A line belongs in the answer if it contains "property"; copy every such line from the entries below.
>>>
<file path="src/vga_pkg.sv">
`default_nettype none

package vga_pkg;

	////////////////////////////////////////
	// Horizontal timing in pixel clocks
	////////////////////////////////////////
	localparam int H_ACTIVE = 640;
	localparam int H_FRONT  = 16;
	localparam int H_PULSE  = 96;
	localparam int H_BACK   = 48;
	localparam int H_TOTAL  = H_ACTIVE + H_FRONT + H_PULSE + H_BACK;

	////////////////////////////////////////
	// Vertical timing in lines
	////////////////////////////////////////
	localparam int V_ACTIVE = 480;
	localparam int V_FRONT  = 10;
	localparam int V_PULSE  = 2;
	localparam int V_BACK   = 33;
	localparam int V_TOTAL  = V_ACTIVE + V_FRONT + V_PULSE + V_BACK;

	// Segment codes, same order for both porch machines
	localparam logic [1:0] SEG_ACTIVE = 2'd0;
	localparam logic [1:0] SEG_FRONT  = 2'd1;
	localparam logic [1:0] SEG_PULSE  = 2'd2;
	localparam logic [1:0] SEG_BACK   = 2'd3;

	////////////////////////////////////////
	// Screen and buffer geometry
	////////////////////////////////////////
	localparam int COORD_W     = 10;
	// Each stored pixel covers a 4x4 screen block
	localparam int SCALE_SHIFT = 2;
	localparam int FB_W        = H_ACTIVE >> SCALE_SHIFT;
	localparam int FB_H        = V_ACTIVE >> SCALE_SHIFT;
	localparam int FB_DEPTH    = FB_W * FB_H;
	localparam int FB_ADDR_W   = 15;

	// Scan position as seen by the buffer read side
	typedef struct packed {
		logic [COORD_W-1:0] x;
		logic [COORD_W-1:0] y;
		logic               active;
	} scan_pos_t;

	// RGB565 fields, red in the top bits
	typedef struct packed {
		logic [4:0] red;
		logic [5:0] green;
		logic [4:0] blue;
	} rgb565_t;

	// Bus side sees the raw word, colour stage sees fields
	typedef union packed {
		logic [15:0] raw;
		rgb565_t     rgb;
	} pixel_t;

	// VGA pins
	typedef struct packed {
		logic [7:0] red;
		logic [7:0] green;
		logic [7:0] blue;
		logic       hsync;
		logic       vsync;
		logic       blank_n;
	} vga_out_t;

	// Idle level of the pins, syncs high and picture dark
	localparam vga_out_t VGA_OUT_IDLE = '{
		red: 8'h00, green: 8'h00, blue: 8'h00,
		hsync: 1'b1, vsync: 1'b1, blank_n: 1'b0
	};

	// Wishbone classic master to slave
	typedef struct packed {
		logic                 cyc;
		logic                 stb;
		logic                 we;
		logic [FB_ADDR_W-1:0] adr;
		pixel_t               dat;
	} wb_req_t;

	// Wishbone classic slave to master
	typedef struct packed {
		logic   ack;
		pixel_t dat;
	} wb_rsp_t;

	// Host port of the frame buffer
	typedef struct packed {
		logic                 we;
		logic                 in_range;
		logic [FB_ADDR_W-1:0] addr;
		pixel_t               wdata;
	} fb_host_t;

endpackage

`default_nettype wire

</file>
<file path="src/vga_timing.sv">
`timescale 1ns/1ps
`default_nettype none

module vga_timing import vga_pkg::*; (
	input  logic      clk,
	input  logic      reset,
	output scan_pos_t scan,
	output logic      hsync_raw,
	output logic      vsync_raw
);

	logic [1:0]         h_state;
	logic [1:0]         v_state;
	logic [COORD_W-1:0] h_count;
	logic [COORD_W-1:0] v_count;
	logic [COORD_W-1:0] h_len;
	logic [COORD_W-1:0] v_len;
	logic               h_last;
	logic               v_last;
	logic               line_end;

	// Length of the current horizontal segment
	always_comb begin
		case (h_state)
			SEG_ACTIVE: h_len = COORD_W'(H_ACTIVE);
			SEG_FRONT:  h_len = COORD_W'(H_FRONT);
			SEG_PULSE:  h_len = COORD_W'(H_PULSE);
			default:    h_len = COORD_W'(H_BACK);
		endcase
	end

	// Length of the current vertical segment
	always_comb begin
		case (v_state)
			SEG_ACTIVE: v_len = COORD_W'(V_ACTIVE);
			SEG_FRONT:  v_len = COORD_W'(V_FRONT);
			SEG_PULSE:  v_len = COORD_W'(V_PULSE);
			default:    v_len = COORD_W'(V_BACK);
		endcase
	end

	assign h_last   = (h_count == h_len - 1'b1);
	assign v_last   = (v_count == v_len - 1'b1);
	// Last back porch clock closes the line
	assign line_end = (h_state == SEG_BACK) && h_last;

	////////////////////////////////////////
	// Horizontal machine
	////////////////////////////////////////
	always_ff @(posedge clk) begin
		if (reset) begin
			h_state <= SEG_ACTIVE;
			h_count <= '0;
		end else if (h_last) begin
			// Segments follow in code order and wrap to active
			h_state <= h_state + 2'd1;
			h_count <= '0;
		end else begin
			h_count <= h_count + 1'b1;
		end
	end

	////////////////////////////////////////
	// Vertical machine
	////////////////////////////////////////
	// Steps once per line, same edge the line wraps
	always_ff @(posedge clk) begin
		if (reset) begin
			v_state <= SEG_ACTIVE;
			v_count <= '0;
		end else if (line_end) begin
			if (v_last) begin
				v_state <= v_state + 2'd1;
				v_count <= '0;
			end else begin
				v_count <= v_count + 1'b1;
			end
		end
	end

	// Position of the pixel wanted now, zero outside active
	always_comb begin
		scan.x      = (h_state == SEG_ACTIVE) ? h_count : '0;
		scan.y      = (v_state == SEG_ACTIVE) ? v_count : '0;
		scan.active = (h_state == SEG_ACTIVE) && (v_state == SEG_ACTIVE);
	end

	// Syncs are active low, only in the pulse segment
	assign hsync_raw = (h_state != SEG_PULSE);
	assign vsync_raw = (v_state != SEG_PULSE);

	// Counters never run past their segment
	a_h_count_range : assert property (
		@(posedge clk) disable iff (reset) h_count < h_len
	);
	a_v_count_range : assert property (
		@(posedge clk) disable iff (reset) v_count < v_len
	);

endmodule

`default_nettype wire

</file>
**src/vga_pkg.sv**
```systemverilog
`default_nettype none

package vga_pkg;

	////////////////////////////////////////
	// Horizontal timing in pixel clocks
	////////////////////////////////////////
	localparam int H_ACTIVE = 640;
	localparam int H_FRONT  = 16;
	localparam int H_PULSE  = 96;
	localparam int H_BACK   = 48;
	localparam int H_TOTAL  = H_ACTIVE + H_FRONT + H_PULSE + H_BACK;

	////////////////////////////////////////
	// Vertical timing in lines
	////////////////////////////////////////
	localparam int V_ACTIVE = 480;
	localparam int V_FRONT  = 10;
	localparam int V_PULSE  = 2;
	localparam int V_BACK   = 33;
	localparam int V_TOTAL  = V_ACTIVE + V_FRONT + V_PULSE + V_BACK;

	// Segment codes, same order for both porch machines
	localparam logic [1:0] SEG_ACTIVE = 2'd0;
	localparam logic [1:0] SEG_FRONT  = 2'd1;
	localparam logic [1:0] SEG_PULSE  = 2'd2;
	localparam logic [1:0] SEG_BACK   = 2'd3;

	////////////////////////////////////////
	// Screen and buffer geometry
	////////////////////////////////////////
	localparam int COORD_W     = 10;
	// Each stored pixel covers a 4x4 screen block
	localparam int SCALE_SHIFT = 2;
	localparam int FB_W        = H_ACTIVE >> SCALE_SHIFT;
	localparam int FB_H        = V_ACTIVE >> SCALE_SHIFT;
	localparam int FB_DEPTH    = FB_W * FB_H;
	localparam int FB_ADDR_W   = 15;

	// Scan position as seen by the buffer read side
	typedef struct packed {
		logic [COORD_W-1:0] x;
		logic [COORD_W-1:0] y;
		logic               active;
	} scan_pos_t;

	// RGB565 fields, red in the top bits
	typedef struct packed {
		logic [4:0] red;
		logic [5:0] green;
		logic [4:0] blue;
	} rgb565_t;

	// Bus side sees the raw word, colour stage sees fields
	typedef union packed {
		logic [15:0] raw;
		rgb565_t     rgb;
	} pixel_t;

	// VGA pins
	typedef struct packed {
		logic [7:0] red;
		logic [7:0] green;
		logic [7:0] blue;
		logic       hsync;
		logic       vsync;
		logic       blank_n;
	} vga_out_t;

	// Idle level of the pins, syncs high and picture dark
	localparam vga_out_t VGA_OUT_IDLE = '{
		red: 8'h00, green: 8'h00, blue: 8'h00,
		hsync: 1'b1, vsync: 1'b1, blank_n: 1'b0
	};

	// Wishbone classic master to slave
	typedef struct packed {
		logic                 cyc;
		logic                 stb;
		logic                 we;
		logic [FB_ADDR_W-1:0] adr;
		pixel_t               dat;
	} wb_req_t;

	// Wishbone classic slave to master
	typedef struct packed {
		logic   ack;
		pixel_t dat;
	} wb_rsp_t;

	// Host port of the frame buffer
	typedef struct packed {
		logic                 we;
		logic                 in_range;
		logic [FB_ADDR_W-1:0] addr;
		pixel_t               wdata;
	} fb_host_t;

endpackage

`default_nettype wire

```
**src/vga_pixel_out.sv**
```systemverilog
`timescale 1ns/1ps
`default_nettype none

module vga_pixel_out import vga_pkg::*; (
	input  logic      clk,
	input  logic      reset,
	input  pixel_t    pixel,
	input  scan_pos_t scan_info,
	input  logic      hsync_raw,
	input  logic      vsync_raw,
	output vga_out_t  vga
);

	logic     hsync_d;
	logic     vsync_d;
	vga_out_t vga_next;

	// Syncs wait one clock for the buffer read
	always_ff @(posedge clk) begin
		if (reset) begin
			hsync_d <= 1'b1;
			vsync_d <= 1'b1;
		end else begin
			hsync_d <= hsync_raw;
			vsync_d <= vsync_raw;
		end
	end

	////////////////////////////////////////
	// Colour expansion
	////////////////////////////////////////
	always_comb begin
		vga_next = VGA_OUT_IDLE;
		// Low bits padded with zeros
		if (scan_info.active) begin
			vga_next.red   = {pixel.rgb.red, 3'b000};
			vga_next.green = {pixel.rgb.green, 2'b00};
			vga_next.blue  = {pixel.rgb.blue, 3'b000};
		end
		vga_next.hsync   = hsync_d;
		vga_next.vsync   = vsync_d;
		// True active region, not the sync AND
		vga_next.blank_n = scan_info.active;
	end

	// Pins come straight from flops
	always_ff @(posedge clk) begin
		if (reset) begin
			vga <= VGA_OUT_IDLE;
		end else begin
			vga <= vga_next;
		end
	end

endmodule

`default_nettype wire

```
<<<
Reply>
	a_h_count_range : assert property (
	a_v_count_range : assert property (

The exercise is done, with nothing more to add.